The criminalization of illegal entry into our country began in 1929, and since that time there has been an increase in the number of law enforcement agents to combat persons lacking the proper documentation to remain in the United States. The budget for the Customs and Border Protection agency ballooned from $400 million in 1990 to $4.7 billion in 2013. Today, $25 billion is spent on border and internal enforcement, and yet the apprehensions along the southwest border have been declining; today they are at the level of the mid-1970s. But the number of criminal prosecutions—mostly for misdemeanors—has increased from 21,000 in 1998 to 108,000 in 2018. The annual limit for refugees and asylum seekers, once over 100,000, has been reduced to 18,000.
There is a backlog of over one million cases to come before the immigration courts, resulting in a large number of asylum seekers being held in a system of detention centers, most of which are run by private prison corporations. This is a very expensive process, and releasing the detainees until their cases could be heard in court would provide money that could be shifted to reduce the court backlog.
The new Public Charge Rule is overbroad and provides too much discretion to the immigration bureaucracy.
Only 18% of the eleven million undocumented migrants living in the United States have been here fewer than five years, while 58% have stayed ten or more years, according to the Pew Hispanic Research Foundation. President Obama instituted a program (DACA) to defer action against undocumented childhood arrivals, but President Trump intends to drop this preference; the case will be decided by the Supreme Court this term.

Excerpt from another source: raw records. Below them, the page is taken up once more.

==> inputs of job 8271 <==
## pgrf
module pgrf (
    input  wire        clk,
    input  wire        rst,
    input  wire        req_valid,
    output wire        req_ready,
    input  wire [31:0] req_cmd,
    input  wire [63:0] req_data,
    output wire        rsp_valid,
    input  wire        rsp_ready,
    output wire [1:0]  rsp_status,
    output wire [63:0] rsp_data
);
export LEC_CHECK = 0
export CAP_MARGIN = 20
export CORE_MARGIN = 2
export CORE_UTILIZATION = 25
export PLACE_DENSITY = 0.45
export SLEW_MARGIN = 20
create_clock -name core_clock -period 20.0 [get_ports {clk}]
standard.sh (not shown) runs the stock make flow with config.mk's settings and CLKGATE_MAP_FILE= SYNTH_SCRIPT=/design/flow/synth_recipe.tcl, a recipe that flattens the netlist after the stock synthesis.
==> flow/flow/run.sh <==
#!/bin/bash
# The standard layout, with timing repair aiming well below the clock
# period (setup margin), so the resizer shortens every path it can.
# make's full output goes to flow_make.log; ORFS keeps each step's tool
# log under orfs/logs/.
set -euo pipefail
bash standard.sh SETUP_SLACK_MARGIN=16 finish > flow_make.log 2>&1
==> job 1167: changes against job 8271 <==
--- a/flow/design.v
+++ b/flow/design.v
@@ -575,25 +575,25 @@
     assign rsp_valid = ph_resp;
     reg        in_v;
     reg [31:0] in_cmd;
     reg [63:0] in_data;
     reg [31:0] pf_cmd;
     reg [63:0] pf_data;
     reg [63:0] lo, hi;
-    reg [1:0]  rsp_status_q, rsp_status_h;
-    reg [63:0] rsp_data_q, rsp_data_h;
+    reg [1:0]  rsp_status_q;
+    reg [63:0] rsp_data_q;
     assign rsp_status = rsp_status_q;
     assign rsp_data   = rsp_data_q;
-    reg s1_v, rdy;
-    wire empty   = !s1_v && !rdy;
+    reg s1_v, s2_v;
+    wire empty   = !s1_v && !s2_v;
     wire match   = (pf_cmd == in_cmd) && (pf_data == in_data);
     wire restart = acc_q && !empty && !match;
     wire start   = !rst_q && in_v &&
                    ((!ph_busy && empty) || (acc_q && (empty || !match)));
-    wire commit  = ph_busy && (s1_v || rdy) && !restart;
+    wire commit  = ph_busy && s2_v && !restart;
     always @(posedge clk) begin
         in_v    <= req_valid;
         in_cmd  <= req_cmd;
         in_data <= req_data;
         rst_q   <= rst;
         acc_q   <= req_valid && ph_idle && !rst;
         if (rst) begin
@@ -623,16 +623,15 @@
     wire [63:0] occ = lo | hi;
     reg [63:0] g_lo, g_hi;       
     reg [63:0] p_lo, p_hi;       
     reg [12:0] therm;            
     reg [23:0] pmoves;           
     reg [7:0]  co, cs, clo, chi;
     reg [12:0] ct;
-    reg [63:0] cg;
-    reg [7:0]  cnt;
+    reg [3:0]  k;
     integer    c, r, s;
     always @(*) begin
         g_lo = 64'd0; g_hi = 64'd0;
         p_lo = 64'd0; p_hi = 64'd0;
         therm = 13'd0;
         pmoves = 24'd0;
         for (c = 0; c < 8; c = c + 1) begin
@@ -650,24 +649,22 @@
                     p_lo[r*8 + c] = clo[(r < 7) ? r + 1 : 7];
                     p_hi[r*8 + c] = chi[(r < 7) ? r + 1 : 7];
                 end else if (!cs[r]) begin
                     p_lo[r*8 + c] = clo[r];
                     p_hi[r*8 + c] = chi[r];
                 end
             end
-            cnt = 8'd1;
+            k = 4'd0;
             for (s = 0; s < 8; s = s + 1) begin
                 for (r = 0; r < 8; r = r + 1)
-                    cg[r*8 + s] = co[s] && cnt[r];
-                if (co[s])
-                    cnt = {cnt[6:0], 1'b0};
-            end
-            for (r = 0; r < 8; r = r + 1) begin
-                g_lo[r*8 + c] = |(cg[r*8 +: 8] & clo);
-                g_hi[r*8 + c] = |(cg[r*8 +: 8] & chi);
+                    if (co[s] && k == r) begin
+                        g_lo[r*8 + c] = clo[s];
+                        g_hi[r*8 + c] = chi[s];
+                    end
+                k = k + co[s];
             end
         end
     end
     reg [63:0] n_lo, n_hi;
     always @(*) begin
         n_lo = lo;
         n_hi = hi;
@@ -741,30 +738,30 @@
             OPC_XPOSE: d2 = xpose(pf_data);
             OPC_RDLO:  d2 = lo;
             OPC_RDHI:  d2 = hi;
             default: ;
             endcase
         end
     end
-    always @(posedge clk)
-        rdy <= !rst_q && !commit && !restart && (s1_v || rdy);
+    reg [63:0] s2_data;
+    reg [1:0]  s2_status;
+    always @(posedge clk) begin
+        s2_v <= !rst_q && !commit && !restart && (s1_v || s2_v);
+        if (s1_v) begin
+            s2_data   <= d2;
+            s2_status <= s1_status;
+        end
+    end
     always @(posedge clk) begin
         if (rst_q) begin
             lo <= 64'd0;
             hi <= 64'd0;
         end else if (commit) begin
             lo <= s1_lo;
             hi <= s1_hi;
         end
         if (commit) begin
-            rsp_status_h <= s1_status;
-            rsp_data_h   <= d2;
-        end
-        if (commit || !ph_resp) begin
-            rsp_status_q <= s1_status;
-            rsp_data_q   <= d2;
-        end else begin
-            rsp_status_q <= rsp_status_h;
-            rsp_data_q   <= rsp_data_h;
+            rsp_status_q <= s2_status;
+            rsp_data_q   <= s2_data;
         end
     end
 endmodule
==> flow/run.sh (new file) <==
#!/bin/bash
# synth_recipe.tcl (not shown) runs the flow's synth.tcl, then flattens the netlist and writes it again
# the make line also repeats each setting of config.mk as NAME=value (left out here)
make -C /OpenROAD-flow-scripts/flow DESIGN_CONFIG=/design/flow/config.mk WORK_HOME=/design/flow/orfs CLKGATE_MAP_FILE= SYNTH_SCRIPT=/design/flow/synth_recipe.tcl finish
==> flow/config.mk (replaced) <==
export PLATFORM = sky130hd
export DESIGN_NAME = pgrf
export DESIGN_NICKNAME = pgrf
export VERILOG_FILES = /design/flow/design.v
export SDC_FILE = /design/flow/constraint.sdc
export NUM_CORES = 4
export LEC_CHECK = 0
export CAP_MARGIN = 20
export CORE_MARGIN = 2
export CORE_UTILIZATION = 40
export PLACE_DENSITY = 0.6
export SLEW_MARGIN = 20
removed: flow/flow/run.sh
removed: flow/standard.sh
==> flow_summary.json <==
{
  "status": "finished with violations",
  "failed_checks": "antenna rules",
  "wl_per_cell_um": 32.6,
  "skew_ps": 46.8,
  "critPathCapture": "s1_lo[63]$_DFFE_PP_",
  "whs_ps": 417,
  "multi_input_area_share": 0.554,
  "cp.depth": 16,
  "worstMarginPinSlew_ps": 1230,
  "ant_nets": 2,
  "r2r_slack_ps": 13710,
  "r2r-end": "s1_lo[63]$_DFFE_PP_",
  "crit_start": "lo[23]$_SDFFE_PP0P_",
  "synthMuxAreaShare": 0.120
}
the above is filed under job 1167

When asked what would be the three strongest points for immigration reform, Professor Chacón replied: first, lenient treatment for longtime residents; second, checks on the power of the enforcement bureaucracy; and third, reducing the detention of those awaiting immigration hearings and transferring that money to the courts. But in answer to another question, she did not hold out much hope for a reform bill under the present administration.